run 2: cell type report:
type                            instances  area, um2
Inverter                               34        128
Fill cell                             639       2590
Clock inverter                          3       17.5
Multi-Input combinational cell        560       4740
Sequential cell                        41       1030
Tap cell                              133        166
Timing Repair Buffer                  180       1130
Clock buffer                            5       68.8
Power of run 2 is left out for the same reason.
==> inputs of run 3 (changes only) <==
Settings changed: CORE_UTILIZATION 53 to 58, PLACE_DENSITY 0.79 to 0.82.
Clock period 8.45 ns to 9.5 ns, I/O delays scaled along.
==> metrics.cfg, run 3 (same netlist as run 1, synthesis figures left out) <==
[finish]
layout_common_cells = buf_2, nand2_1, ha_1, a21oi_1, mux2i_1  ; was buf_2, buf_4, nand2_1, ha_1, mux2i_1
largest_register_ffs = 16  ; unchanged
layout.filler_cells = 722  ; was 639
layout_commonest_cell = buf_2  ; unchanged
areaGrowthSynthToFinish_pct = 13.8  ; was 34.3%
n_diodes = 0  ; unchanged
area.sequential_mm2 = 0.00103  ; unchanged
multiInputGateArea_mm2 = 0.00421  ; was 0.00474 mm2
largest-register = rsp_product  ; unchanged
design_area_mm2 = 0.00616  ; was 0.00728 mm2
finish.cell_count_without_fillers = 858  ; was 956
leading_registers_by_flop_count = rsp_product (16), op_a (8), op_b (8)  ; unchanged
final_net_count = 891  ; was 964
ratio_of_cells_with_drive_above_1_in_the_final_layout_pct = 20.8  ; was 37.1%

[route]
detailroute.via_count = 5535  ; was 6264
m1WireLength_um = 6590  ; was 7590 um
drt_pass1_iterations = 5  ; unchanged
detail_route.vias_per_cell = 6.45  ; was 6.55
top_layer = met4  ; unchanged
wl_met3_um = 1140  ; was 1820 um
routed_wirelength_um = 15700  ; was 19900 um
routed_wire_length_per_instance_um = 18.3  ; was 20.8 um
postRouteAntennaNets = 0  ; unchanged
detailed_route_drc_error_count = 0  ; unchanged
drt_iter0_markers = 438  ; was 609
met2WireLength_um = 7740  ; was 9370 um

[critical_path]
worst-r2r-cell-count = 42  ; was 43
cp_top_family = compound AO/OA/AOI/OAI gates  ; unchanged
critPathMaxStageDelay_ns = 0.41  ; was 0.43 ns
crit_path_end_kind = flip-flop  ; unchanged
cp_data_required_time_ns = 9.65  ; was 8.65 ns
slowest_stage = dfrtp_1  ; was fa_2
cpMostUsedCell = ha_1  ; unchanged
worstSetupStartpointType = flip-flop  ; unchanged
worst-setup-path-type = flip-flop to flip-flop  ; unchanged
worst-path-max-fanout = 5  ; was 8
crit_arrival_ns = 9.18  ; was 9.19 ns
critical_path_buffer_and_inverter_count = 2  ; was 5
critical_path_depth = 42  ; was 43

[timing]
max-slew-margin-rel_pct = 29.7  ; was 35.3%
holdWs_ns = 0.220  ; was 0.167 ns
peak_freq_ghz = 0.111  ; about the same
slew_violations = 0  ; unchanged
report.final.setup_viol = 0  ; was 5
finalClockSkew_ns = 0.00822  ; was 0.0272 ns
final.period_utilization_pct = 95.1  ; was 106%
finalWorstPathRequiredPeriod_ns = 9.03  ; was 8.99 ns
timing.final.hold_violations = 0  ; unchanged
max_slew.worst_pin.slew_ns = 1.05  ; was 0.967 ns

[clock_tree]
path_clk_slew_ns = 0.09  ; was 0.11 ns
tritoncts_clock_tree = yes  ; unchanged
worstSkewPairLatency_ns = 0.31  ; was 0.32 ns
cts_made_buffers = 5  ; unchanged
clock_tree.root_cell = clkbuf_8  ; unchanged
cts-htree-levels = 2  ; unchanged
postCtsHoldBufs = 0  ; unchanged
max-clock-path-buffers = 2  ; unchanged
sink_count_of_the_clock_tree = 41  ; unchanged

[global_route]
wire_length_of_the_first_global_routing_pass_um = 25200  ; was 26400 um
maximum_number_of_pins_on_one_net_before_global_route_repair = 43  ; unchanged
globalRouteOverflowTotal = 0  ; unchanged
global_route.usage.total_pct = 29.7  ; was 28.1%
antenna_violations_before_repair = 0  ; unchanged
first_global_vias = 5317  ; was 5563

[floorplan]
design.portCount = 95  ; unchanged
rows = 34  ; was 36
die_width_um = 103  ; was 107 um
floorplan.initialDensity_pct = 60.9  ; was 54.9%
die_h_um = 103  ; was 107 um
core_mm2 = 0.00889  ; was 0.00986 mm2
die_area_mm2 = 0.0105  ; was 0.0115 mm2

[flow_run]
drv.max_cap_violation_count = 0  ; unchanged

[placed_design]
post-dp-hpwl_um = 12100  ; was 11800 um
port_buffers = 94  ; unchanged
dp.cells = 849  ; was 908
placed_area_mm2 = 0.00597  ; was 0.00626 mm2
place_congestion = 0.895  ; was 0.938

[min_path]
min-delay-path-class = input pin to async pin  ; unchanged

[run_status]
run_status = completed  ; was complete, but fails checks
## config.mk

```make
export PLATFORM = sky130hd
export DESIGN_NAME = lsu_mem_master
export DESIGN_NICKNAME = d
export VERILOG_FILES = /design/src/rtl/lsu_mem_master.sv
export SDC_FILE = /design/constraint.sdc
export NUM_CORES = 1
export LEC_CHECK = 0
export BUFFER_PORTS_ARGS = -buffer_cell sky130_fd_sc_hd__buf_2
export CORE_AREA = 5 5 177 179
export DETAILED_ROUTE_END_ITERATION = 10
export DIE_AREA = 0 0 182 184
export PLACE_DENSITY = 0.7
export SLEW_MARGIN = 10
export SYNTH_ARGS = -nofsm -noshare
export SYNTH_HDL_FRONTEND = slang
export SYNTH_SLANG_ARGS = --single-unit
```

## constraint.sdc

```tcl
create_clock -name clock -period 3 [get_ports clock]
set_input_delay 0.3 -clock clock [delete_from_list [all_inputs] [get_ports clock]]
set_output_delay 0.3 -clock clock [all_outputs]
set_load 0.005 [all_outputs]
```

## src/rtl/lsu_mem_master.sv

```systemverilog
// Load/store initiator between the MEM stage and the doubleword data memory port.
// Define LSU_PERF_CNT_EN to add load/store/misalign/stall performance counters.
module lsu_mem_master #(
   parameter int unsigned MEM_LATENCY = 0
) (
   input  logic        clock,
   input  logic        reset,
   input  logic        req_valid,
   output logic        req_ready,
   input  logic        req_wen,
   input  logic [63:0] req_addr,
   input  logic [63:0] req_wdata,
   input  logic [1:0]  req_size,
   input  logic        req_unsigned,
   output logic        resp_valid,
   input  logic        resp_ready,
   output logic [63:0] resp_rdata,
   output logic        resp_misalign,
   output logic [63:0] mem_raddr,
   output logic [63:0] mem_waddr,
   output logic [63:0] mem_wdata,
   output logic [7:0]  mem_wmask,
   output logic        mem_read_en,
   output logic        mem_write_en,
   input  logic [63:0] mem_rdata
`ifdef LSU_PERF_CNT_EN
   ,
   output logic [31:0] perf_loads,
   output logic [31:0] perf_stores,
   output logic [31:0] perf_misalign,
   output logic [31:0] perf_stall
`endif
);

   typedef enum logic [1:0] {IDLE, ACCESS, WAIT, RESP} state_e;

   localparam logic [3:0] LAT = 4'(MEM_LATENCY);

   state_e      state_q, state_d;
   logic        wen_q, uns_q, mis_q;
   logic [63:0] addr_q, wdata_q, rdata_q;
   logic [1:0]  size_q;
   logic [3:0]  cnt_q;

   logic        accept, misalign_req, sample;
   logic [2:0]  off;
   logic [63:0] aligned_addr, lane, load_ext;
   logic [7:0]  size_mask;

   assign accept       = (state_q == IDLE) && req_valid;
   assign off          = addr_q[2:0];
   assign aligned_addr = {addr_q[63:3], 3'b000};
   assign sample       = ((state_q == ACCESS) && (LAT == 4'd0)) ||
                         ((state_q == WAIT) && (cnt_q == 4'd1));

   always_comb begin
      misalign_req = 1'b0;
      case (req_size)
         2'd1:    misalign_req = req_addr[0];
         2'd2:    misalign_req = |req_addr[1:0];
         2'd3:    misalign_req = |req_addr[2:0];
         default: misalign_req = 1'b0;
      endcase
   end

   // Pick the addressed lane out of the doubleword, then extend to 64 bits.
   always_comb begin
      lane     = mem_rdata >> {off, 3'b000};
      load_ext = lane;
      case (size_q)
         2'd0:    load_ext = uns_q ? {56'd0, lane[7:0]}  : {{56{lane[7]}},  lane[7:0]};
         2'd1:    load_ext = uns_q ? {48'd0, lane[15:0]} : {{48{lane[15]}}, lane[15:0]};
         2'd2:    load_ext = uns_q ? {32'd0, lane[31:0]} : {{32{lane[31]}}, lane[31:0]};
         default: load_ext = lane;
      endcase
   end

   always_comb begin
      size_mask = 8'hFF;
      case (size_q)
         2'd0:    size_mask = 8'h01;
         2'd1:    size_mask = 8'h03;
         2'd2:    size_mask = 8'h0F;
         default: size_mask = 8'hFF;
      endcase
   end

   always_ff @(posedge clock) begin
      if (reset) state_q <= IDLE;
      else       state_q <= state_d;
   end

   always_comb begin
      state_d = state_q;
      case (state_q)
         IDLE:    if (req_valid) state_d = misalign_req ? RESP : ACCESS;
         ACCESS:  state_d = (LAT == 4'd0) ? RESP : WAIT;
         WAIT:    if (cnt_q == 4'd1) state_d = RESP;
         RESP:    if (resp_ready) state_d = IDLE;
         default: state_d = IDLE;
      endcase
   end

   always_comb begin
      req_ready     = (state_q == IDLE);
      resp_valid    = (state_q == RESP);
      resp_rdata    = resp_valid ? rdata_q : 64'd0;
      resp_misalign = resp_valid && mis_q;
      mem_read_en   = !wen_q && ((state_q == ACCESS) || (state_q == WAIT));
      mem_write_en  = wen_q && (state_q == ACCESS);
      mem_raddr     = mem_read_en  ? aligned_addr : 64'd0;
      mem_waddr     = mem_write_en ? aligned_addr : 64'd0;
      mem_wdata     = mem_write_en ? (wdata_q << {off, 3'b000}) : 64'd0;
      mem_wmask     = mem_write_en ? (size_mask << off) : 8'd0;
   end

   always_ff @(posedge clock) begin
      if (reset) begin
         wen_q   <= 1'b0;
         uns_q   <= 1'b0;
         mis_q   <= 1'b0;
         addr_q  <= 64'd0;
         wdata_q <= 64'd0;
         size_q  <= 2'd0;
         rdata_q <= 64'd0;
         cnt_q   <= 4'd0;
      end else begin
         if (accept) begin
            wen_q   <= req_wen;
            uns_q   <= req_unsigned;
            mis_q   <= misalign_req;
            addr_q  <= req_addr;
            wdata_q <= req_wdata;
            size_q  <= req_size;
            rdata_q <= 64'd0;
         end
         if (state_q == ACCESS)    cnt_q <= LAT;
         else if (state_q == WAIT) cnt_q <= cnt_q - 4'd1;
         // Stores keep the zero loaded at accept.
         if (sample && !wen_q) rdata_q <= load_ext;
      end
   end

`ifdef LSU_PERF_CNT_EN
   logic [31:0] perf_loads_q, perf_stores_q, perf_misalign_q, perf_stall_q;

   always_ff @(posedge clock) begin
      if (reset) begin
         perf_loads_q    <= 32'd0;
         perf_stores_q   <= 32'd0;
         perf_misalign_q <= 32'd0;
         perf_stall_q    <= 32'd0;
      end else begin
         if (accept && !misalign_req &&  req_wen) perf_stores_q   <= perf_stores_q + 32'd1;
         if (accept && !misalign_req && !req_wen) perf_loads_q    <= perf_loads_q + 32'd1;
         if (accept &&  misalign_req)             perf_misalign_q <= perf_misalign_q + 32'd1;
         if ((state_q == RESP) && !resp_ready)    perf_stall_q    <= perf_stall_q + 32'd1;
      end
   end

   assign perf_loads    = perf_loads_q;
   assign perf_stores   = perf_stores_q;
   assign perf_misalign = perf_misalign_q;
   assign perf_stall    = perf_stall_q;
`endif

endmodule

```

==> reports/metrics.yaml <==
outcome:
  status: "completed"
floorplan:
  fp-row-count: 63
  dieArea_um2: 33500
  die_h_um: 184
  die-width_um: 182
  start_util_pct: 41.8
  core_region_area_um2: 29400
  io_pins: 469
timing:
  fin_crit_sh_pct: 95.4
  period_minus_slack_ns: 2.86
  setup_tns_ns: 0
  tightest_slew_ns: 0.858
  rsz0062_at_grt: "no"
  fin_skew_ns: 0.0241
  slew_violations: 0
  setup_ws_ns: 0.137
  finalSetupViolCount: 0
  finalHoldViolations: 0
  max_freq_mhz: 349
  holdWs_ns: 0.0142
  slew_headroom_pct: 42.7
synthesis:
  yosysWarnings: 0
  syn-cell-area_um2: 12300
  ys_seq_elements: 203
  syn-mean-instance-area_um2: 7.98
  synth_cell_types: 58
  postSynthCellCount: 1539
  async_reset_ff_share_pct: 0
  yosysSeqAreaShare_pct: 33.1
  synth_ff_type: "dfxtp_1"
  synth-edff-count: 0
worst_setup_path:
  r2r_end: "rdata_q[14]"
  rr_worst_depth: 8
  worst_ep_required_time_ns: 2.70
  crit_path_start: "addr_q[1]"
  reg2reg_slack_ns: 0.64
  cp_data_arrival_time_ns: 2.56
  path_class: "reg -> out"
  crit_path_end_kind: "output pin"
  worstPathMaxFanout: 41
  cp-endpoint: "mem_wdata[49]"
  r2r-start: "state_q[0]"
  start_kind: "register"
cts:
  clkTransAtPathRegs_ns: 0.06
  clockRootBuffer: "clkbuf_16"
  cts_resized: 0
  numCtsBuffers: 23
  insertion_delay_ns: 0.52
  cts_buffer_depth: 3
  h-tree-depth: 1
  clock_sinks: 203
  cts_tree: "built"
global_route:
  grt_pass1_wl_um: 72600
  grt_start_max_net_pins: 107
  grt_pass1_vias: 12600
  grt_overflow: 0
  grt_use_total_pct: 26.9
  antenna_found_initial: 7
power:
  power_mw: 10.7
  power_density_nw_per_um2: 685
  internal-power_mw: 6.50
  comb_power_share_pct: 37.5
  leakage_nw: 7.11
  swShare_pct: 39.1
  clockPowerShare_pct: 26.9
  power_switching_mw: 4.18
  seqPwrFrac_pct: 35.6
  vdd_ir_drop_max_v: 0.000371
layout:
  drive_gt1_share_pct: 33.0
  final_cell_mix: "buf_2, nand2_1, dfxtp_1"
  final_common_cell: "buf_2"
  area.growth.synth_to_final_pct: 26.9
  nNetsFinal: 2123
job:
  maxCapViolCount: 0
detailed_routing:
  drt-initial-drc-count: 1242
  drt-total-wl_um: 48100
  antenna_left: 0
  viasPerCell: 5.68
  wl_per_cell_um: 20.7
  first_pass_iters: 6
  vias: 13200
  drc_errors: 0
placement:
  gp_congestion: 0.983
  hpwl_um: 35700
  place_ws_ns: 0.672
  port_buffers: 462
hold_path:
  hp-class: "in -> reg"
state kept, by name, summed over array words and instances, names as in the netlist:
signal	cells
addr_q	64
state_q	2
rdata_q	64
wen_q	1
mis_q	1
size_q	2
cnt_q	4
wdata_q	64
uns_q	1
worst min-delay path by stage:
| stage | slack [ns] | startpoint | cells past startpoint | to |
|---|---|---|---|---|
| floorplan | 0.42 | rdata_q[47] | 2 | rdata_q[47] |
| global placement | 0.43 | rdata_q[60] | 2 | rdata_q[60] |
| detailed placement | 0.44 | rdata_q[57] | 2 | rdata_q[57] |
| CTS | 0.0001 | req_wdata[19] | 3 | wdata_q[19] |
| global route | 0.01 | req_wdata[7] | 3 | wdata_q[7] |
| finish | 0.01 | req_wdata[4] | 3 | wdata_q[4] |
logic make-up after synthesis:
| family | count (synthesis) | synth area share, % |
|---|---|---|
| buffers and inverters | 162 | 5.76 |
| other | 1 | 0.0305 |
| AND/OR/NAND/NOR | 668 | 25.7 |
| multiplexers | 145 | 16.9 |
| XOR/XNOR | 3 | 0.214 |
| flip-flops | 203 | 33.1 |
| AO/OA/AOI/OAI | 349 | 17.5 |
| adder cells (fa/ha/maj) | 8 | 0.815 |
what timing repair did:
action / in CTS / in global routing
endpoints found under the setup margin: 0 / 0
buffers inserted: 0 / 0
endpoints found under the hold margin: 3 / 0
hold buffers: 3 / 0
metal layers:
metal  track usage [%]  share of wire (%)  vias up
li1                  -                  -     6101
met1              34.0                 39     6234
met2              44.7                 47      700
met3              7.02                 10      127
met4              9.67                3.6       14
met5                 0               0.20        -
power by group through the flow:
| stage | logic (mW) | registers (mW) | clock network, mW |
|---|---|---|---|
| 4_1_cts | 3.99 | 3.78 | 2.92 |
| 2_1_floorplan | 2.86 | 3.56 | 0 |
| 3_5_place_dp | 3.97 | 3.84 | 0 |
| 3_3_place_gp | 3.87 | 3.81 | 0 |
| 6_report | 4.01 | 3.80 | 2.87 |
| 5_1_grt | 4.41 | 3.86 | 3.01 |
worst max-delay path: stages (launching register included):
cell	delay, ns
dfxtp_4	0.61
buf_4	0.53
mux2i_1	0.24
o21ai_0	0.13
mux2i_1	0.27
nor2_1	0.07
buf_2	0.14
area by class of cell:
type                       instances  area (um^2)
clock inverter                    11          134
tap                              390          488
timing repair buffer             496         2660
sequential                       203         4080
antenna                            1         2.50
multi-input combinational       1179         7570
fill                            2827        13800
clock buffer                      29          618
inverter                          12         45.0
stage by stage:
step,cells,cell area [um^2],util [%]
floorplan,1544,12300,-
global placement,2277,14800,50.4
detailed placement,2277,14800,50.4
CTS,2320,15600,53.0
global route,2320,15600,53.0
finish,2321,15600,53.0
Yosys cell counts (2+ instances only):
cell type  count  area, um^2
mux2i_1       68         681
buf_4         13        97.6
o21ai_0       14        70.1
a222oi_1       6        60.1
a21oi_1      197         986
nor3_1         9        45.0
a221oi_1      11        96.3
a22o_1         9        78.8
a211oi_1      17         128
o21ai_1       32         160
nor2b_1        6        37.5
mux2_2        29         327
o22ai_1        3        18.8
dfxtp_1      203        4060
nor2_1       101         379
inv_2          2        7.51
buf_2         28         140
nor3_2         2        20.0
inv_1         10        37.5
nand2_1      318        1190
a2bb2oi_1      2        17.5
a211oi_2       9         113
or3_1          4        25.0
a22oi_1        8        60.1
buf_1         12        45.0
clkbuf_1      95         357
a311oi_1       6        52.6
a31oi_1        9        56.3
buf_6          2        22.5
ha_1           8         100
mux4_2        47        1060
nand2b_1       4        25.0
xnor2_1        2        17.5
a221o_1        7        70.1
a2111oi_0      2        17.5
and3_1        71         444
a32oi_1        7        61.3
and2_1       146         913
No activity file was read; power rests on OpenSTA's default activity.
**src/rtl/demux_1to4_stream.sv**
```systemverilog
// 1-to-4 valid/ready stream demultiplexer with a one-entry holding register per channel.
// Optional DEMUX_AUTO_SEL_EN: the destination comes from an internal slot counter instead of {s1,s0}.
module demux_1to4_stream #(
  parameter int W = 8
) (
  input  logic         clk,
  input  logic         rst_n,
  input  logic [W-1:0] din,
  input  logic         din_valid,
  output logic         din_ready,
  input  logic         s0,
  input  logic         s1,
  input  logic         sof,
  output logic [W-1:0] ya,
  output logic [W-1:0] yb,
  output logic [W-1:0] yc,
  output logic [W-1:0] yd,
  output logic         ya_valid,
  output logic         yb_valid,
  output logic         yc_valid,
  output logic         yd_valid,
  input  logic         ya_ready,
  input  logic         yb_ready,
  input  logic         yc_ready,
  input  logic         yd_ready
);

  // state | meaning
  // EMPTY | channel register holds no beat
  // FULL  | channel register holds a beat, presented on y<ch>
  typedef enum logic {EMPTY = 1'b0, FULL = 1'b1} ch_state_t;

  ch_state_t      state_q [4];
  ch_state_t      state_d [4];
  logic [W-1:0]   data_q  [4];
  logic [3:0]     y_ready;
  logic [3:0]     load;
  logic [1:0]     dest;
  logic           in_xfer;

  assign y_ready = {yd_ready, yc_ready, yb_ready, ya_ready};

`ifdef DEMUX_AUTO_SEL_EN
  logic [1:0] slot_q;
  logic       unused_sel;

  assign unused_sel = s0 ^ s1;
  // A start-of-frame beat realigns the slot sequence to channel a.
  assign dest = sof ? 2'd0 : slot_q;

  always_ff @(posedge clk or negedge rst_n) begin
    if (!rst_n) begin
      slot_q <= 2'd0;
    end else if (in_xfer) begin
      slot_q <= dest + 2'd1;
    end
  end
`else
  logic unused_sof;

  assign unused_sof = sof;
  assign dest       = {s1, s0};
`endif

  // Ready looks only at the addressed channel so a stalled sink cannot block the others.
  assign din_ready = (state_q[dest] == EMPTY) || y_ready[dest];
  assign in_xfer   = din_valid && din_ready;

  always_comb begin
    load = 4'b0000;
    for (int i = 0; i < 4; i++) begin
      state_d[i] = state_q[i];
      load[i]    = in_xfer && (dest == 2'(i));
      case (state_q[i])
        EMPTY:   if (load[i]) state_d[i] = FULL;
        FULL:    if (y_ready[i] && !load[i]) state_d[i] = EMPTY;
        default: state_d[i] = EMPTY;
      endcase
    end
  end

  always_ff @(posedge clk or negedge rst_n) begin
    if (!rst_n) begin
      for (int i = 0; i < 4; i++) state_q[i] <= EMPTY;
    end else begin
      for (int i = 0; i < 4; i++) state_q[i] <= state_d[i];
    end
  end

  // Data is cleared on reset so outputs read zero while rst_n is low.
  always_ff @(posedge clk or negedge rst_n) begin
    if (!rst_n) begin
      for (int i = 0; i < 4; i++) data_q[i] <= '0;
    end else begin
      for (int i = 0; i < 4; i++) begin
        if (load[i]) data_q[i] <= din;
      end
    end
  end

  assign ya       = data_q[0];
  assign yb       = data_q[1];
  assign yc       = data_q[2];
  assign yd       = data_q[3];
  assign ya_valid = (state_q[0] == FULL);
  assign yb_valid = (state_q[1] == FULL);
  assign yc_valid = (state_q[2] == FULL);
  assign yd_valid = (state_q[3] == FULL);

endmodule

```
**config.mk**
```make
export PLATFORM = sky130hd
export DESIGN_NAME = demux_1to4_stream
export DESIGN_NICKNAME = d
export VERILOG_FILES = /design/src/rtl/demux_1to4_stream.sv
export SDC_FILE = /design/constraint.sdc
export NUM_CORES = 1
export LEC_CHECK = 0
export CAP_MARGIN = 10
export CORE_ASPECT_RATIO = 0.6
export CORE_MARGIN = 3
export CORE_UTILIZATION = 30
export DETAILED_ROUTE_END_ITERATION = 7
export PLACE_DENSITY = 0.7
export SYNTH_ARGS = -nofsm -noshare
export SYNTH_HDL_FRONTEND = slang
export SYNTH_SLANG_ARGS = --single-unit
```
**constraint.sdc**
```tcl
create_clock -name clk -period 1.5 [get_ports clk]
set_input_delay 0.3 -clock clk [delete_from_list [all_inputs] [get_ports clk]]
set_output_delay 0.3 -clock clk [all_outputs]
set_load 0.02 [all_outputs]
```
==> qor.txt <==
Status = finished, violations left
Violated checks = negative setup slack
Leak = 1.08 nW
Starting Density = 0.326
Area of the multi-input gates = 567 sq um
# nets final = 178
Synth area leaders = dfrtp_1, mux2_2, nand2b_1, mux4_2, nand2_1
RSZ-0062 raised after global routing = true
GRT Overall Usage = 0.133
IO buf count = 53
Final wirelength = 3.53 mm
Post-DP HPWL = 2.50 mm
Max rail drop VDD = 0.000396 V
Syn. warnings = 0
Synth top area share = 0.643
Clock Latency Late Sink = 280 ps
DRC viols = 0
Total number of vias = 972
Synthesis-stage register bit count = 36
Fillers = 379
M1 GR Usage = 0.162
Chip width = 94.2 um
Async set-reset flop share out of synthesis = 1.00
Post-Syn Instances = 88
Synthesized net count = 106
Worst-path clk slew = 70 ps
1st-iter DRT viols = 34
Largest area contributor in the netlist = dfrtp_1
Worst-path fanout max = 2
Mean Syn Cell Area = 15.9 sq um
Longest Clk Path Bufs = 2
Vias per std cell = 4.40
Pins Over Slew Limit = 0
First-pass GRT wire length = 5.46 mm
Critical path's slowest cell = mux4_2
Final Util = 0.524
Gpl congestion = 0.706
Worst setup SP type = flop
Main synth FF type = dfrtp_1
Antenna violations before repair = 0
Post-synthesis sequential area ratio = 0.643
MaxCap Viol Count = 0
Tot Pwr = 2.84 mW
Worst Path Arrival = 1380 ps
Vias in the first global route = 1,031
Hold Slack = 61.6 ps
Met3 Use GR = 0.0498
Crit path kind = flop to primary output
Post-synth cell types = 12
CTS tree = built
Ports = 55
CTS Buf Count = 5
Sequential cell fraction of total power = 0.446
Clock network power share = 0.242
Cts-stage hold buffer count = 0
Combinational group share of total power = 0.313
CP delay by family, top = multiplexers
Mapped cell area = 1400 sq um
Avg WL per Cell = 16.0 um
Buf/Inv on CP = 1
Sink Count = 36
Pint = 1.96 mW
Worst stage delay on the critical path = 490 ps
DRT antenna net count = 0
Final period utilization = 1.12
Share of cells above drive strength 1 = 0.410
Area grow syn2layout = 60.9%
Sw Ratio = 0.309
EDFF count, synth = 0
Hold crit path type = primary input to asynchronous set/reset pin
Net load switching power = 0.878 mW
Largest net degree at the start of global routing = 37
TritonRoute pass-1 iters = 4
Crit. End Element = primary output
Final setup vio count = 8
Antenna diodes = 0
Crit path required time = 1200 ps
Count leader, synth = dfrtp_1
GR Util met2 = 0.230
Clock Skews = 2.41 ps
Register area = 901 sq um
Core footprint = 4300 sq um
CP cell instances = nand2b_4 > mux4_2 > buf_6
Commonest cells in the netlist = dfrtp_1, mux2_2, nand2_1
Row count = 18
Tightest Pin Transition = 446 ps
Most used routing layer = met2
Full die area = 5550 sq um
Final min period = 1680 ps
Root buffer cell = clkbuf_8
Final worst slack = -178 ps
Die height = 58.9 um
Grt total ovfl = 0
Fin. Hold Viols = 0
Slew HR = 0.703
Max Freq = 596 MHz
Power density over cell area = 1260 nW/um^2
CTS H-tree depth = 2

> [Instructions for the task]
In the material above, find every line that has the string "same" and pull those lines out.

> [Response to this exercise]
Power of run 2 is left out for the same reason.
==> metrics.cfg, run 3 (same netlist as run 1, synthesis figures left out) <==
peak_freq_ghz = 0.111  ; about the same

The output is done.